Can price cuts and going small save Windows RT?

Microsoft is in the midst of an all-out blitz to save Windows RT, using price cuts and promoting smaller-sized devices. Will that be enough to revive the floundering Windows 8 offshoot, or will Windows RT go the way of Microsoft Bob?

Bloomberg reports that Microsoft is cutting the price of Windows RT for small tablets, hoping to boost demand for an operating system that few people want. Bloomberg had no details about the size of the price cut. Microsoft is also said to be readying an 8-inch RT-based Surface that may sell for between $249 and $299.

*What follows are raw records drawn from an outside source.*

## src/rtl/param_fetch.vh

```
`ifndef PARAM_FETCH_VH
`define PARAM_FETCH_VH
`define FETCH_ST_BOOT 2'd0
`define FETCH_ST_RUN  2'd1
`define FETCH_ST_HALT 2'd2
`endif

```

## src/rtl/param_pc_mux.vh

```
`ifndef PARAM_PC_MUX_VH
`define PARAM_PC_MUX_VH
`define SEL_PC_WIDTH 2
`define SEL_PC_ADD4  2'd0
`define SEL_PC_JAL   2'd1
`define SEL_PC_JALR  2'd2
`endif

```

## src/rtl/fetch_unit_pkg.sv

```systemverilog
// Shared encodings and buffer entry type for the instruction fetch stage.
`include "param_pc_mux.vh"
`include "param_fetch.vh"
package fetch_unit_pkg;
  localparam int SEL_W = `SEL_PC_WIDTH;
  localparam logic [SEL_W-1:0] SEL_ADD4 = `SEL_PC_ADD4;
  localparam logic [SEL_W-1:0] SEL_JAL  = `SEL_PC_JAL;
  localparam logic [SEL_W-1:0] SEL_JALR = `SEL_PC_JALR;

  typedef enum logic [1:0] {
    ST_BOOT = `FETCH_ST_BOOT,
    ST_RUN  = `FETCH_ST_RUN,
    ST_HALT = `FETCH_ST_HALT
  } fetch_state_e;

  typedef struct packed {
    logic [31:0] pc;
    logic [31:0] word;
  } code_ent_t;

  function automatic logic [31:0] word_align(input logic [31:0] a);
    return a & 32'hFFFF_FFFC;
  endfunction
endpackage

```

## src/rtl/fetch_fifo.sv

```systemverilog
// Synchronous FIFO with flush; head entry is presented combinationally.
// A push while full is accepted only together with a pop in the same cycle.
module fetch_fifo #(
  parameter int W     = 32,
  parameter int DEPTH = 2,
  localparam int AW   = $clog2(DEPTH),
  localparam int CW   = AW + 1
) (
  input  logic          clk,
  input  logic          rst_n,
  input  logic          clr_i,
  input  logic          push_i,
  input  logic [W-1:0]  push_dat_i,
  input  logic          pop_i,
  output logic [W-1:0]  pop_dat_o,
  output logic          full_o,
  output logic          empty_o,
  output logic [CW-1:0] count_o
);
  logic [W-1:0]  mem_q [DEPTH];
  logic [AW-1:0] rd_q, wr_q;
  logic [CW-1:0] cnt_q;
  logic          do_pop, do_push;

  assign empty_o   = (cnt_q == '0);
  assign full_o    = (cnt_q == CW'(DEPTH));
  assign do_pop    = pop_i && !empty_o;
  assign do_push   = push_i && (!full_o || do_pop);
  assign pop_dat_o = mem_q[rd_q];
  assign count_o   = cnt_q;

  always_ff @(posedge clk or negedge rst_n) begin
    if (!rst_n) begin
      rd_q  <= '0;
      wr_q  <= '0;
      cnt_q <= '0;
      for (int i = 0; i < DEPTH; i++) mem_q[i] <= '0;
    end else if (clr_i) begin
      rd_q  <= '0;
      wr_q  <= '0;
      cnt_q <= '0;
    end else begin
      assert (!(push_i && full_o && !do_pop));
      if (do_push) begin
        mem_q[wr_q] <= push_dat_i;
        wr_q        <= wr_q + AW'(1);
      end
      if (do_pop) rd_q <= rd_q + AW'(1);
      cnt_q <= cnt_q + CW'(do_push) - CW'(do_pop);
    end
  end
endmodule

```

## src/rtl/fetch_unit.sv

```systemverilog
// Instruction fetch: owns the PC, requests imem words under a credit limit,
// buffers them toward decode and resolves redirects when the redirecting word is consumed.
module fetch_unit
  import fetch_unit_pkg::*;
#(
  parameter logic [31:0] RESET_PC  = 32'h0000_0000,
  parameter int          BUF_DEPTH = 2
) (
  input  logic             clk,
  input  logic             rst_n,
  output logic             imem_req_valid,
  input  logic             imem_req_ready,
  output logic [31:0]      imem_addr,
  input  logic             imem_rsp_valid,
  input  logic [31:0]      imem_rsp_data,
  output logic             code_valid,
  input  logic             code_ready,
  output logic [31:0]      code,
  output logic [31:0]      code_pc,
  input  logic [SEL_W-1:0] pc_sel,
  input  logic [31:0]      imm,
  input  logic [31:0]      rs1_data,
  input  logic             br_taken,
  input  logic             halt,
  output logic             misalign_err
);
  localparam int CW = $clog2(BUF_DEPTH) + 1;

  fetch_state_e  state_q, state_d;
  logic [31:0]   pc_q, pc_d;
  logic [CW-1:0] discard_q, discard_d;
  logic          hold_q, hold_d;
  logic          misalign_q, misalign_d;

  code_ent_t     buf_in, buf_head;
  logic          buf_empty, buf_full, buf_push;
  logic [CW-1:0] buf_cnt;
  logic [31:0]   pcf_head;
  logic          pcf_empty, pcf_full;
  logic [CW-1:0] pcf_cnt;

  logic          accept, consume, redirect, credit_ok;
  logic [31:0]   target;
  logic [CW-1:0] inflight_nxt;

  // Credits count in-flight words (including ones to be discarded) plus buffered words.
  assign credit_ok      = ({1'b0, pcf_cnt} + {1'b0, buf_cnt}) < (CW+1)'(BUF_DEPTH);
  assign imem_req_valid = hold_q || (state_q == ST_RUN && credit_ok);
  assign imem_addr      = pc_q;
  assign accept         = imem_req_valid && imem_req_ready;
  assign consume        = code_valid && code_ready;
  assign code_valid     = !buf_empty;
  assign code           = buf_head.word;
  assign code_pc        = buf_head.pc;
  assign misalign_err   = misalign_q;
  assign inflight_nxt   = pcf_cnt + CW'(accept) - CW'(imem_rsp_valid);
  assign buf_push       = imem_rsp_valid && (discard_q == '0) && !redirect;
  assign buf_in         = '{pc: pcf_head, word: imem_rsp_data};

  always_comb begin
    redirect = 1'b0;
    target   = code_pc + imm;
    if (consume) begin
      case (pc_sel)
        SEL_JAL:  redirect = 1'b1;
        SEL_JALR: begin
          redirect = 1'b1;
          target   = (rs1_data + imm) & 32'hFFFF_FFFE;
        end
        SEL_ADD4: redirect = br_taken;
        default:  redirect = 1'b0;
      endcase
    end
  end

  always_comb begin
    state_d    = state_q;
    pc_d       = pc_q;
    discard_d  = discard_q;
    hold_d     = imem_req_valid && !imem_req_ready && !redirect;
    misalign_d = redirect && target[1];
    case (state_q)
      ST_BOOT: state_d = ST_RUN;
      ST_RUN:  if (halt) state_d = ST_HALT;
      ST_HALT: if (!halt) state_d = ST_RUN;
      default: state_d = ST_BOOT;
    endcase
    if (accept) pc_d = pc_q + 32'd4;
    // Everything still in flight after this edge, including a same-cycle accept, is stale.
    if (redirect) begin
      pc_d      = word_align(target);
      discard_d = inflight_nxt;
    end else if (imem_rsp_valid && discard_q != '0) begin
      discard_d = discard_q - CW'(1);
    end
  end

  always_ff @(posedge clk or negedge rst_n) begin
    if (!rst_n) begin
      state_q    <= ST_BOOT;
      pc_q       <= RESET_PC;
      discard_q  <= '0;
      hold_q     <= 1'b0;
      misalign_q <= 1'b0;
    end else begin
      assert (!(accept && pcf_full));
      assert (!(imem_rsp_valid && pcf_empty));
      assert (!(buf_push && buf_full && !consume));
      state_q    <= state_d;
      pc_q       <= pc_d;
      discard_q  <= discard_d;
      hold_q     <= hold_d;
      misalign_q <= misalign_d;
    end
  end

  fetch_fifo #(.W(64), .DEPTH(BUF_DEPTH)) u_code_buf (
    .clk        (clk),
    .rst_n      (rst_n),
    .clr_i      (redirect),
    .push_i     (buf_push),
    .push_dat_i (buf_in),
    .pop_i      (consume),
    .pop_dat_o  (buf_head),
    .full_o     (buf_full),
    .empty_o    (buf_empty),
    .count_o    (buf_cnt)
  );

  fetch_fifo #(.W(32), .DEPTH(BUF_DEPTH)) u_pc_fifo (
    .clk        (clk),
    .rst_n      (rst_n),
    .clr_i      (1'b0),
    .push_i     (accept),
    .push_dat_i (pc_q),
    .pop_i      (imem_rsp_valid),
    .pop_dat_o  (pcf_head),
    .full_o     (pcf_full),
    .empty_o    (pcf_empty),
    .count_o    (pcf_cnt)
  );
endmodule
```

Meanwhile, Microsoft is also rolling out price promotions to try and get people to buy the Windows RT-based Surface. From May 31 to June 30, those who buy the Surface will get a free Touch Cover or Type Cover. That amounts to a $120 or $130 price reduction, because Touch Cover costs $120, and the Type Cover costs $130.

This is the second price cut for RT in a week. Those who attend TechEd North America 2013 will be able to buy 64GB Surface RT for $99. That's a whopping discount -- 83% worth, and about $200 less than the actual cost of materials, according to research done by Sameer Singh of Tech-Thoughts. Only those who attend TechEd can get the discounts. Microsoft doesn't expect big sales from the promotion. Instead, it's hoping to seed the market for developers to write apps for RT, and to get influencers to talk up the devices.

Can Microsoft's price cuts and other promotions save RT? To put it simply: No. People don't want a halfway version of Windows, and device manufacturers don't want to spend money on building a device that won't sell.

Just today, for example, Acer Chairman J.T. Wang told the Wall Street Journal that his company is underwhelmed with RT, and has no current plans to build an RT tablet. Wang told the Journal that Windows RT "won't be so influential anymore." My guess is that something must have been lost in his internal translation, because it was never influential in the first place. He added:

"We would like to be realistic. We have not decided if we want to launch that [Windows RT], to start mass production."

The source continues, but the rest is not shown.